Perché succede
I cambiamenti che tengono non sono le grandi decisioni, sono le variazioni piccole ripetute molte volte. Il tono con cui rispondi quando rientra, quanto aspetti prima di intervenire, se ti giri o no quando ti parla: cose che da sole non pesano niente e che sommate su un mese fanno il clima di una casa. Nella mia pratica vedo che i genitori cercano la conversazione che sistema tutto e trascurano le duecento micro-interazioni che, nel frattempo, dicono a loro figlio come stanno le cose davvero.
Cosa puoi fare
- Cambia una cosa sola per volta. Scegli un momento della giornata e modifica quello: il rientro, la cena, la buonanotte. Poi lascialo assestare per una settimana prima di toccare altro.
- Resta flessibile sul metodo e fermo sui punti fermi. Se una cosa non funziona cambiala, invece di insistere perché dovrebbe funzionare: quello che va bene con un figlio può non andare bene con l’altro. Sulle poche cose che riguardano la sua sicurezza, invece, non si tratta.
- Rispetta il modo in cui vede il mondo. Non deve coincidere con il tuo per essere legittimo. Prima di correggere una sua idea, prova a capire da dove la guarda: quasi tutti i fraintendimenti in casa nascono qui.

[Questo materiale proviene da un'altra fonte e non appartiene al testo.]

File: src/hw/procPkg.sv
`default_nettype none

package procPkg;

	//**************************************************************************
	// Machine sizes
	//**************************************************************************
	localparam int dataWidth = 16;
	localparam int regSelWidth = 3;
	localparam int imemDepth = 256;
	localparam int dmemDepth = 256;
	localparam int imemAddrWidth = $clog2(imemDepth);
	localparam int dmemAddrWidth = $clog2(dmemDepth);

	//**************************************************************************
	// Opcodes, top five bits of the instruction
	//**************************************************************************
	localparam logic [4:0] opHalt = 5'b00000;
	localparam logic [4:0] opNop = 5'b00001;
	localparam logic [4:0] opJ = 5'b00100;
	localparam logic [4:0] opJal = 5'b00110;
	localparam logic [4:0] opAddi = 5'b01000;
	localparam logic [4:0] opBeqz = 5'b01100;
	localparam logic [4:0] opSt = 5'b10000;
	localparam logic [4:0] opLd = 5'b10001;
	localparam logic [4:0] opAdd = 5'b11000;
	localparam logic [4:0] opSub = 5'b11001;
	localparam logic [4:0] opAnd = 5'b11010;
	localparam logic [4:0] opXor = 5'b11011;

	// Bubble inserted on flush and held in decode after reset
	localparam logic [dataWidth-1:0] nopWord = {opNop, 11'b0};

	// ALU function select
	localparam logic [1:0] aluAdd = 2'd0;
	localparam logic [1:0] aluSub = 2'd1;
	localparam logic [1:0] aluAnd = 2'd2;
	localparam logic [1:0] aluXor = 2'd3;

	// One instruction word, read as R-format or I-format
	typedef union packed {
		struct packed {
			logic [4:0] opcode;
			logic [2:0] rs;
			logic [2:0] rt;
			logic [2:0] rd;
			logic [1:0] spare;
		} r;
		struct packed {
			logic [4:0] opcode;
			logic [2:0] rs;
			logic [2:0] rd;
			logic [4:0] imm;
		} i;
	} instrWord;

endpackage

`default_nettype wire

File: src/hw/decode.sv
`default_nettype none

module decode (
	input  logic                              clk,
	input  logic                              rst,
	input  logic [procPkg::dataWidth-1:0]     instrD,
	input  logic [procPkg::dataWidth-1:0]     pcPlus2D,
	input  logic                              stall,
	input  logic                              wbEn,
	input  logic [procPkg::regSelWidth-1:0]   wbSel,
	input  logic [procPkg::dataWidth-1:0]     wbData,
	output logic [procPkg::regSelWidth-1:0]   rs1,
	output logic [procPkg::regSelWidth-1:0]   rs2,
	output logic                              uses1,
	output logic                              uses2,
	output logic                              flush,
	output logic [procPkg::dataWidth-1:0]     targetPc,
	output logic                              halting,
	output logic [procPkg::dataWidth-1:0]     rdData1X,
	output logic [procPkg::dataWidth-1:0]     rdData2X,
	output logic [procPkg::dataWidth-1:0]     immX,
	output logic [1:0]                        aluOpX,
	output logic                              aluSrcX,
	output logic                              memReadX,
	output logic                              memWriteX,
	output logic                              regWriteX,
	output logic                              memToRegX,
	output logic                              linkX,
	output logic [procPkg::regSelWidth-1:0]   destX,
	output logic [procPkg::dataWidth-1:0]     pcPlus2X,
	output logic                              haltX,
	output logic                              illegalX
);
	import procPkg::*;

	instrWord ins;
	logic [dataWidth-1:0] regFile [8];
	logic [dataWidth-1:0] rdData1, rdData2, immExt;
	logic [regSelWidth-1:0] dest;
	logic [1:0] aluOp;
	logic aluSrc, memRead, memWrite, regWrite, memToReg, link;
	logic isBeqz, isJump, isHalt, illegal, taken;

	assign ins = instrD;
	assign immExt = {{(dataWidth - 5){ins.i.imm[4]}}, ins.i.imm};

	//**************************************************************************
	// Opcode decode
	//**************************************************************************
	always_comb begin
		rs1 = ins.i.rs;
		rs2 = ins.r.rt;
		uses1 = 1'b0;
		uses2 = 1'b0;
		dest = ins.i.rd;
		aluOp = aluAdd;
		aluSrc = 1'b1;
		{memRead, memWrite, regWrite, memToReg, link} = '0;
		{isBeqz, isJump, isHalt, illegal} = '0;
		case (ins.r.opcode)
			opAdd, opSub, opAnd, opXor: begin
				{uses1, uses2, regWrite} = 3'b111;
				aluSrc = 1'b0;
				dest = ins.r.rd;
				aluOp = ins.r.opcode[1:0];
			end
			opAddi: {uses1, regWrite} = 2'b11;
			opLd: {uses1, regWrite, memRead, memToReg} = 4'b1111;
			opSt: begin
				// Store data comes from the rd field
				rs2 = ins.i.rd;
				{uses1, uses2, memWrite} = 3'b111;
			end
			opBeqz: {uses1, isBeqz} = 2'b11;
			opJ: isJump = 1'b1;
			opJal: begin
				{isJump, link, regWrite} = 3'b111;
				dest = 3'd7;
			end
			opNop: ;
			opHalt: isHalt = 1'b1;
			default: illegal = 1'b1;
		endcase
	end

	// Register file, a same-cycle write is seen by the read
	always_ff @(posedge clk) begin
		if (wbEn)
			regFile[wbSel] <= wbData;
	end

	assign rdData1 = (wbEn && wbSel == rs1) ? wbData : regFile[rs1];
	assign rdData2 = (wbEn && wbSel == rs2) ? wbData : regFile[rs2];

	// Control transfer resolves here
	assign taken = isJump || (isBeqz && rdData1 == '0);
	assign flush = taken && !stall;
	assign targetPc = pcPlus2D + {immExt[dataWidth-2:0], 1'b0};
	assign halting = isHalt;

	//**************************************************************************
	// Decode to execute register
	//**************************************************************************
	always_ff @(posedge clk) begin
		if (rst || stall) begin
			{memReadX, memWriteX, regWriteX, memToRegX, linkX} <= '0;
			{haltX, illegalX} <= '0;
		end else begin
			{memReadX, memWriteX, regWriteX} <= {memRead, memWrite, regWrite};
			{memToRegX, linkX} <= {memToReg, link};
			{haltX, illegalX} <= {isHalt, illegal};
		end
		rdData1X <= rdData1;
		rdData2X <= rdData2;
		immX <= immExt;
		aluOpX <= aluOp;
		aluSrcX <= aluSrc;
		destX <= dest;
		pcPlus2X <= pcPlus2D;
	end

endmodule

`default_nettype wire
`config.mk`:
```
export PLATFORM = sky130hd
export DESIGN_NAME = hazardDetect
export DESIGN_NICKNAME = d
export VERILOG_FILES = /design/src/hw/procPkg.sv /design/src/hw/hazardDetect.sv
export SDC_FILE = /design/constraint.sdc
export NUM_CORES = 1
export LEC_CHECK = 0
export BUFFER_PORTS_ARGS = -buffer_cell sky130_fd_sc_hd__buf_2
export CAP_MARGIN = 20
export CORE_AREA = 3 3 40 42
export DETAILED_ROUTE_END_ITERATION = 10
export DIE_AREA = 0 0 43 45
export GPL_ROUTABILITY_DRIVEN = 0
export PLACE_DENSITY_LB_ADDON = 0.12
export SLEW_MARGIN = 10
export SYNTH_ARGS = -nofsm -noshare
export SYNTH_HDL_FRONTEND = slang
export SYNTH_SLANG_ARGS = --single-unit
```
`constraint.sdc`:
```
create_clock -name vclk -period 1.5
set_clock_uncertainty 0.15 [all_clocks]
set_input_delay 0 -clock vclk [all_inputs]
set_output_delay 0 -clock vclk [all_outputs]
set_load 0.01 [all_outputs]
```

- Chiudi la giornata senza strascichi. Anche dopo una discussione, una frase che riapre. Non serve risolvere, serve che non si vada a dormire dentro una porta chiusa.
Cosa evitare
Non annunciare i cambiamenti: falli. Le dichiarazioni di intenti creano un’aspettativa che poi viene verificata, e la prima volta che non sei all’altezza conta più di tutte le volte in cui lo sei stato. Ed evita di applicare gli accorgimenti solo nei periodi difficili: funzionano perché sono ordinari.
Quando chiedere aiuto
Mentre lavori sul quotidiano, tieni d’occhio un segnale che non riguarda il clima ma lui. Non la tristezza, ma la perdita di piacere: smette di interessargli anche quello che prima gli piaceva. La durata di riferimento è due settimane continuative, quasi tutti i giorni e per gran parte della giornata. Guarda anche la compromissione: sonno, appetito, rendimento in calo senza ragione, ritiro dagli amici, attività lasciate cadere.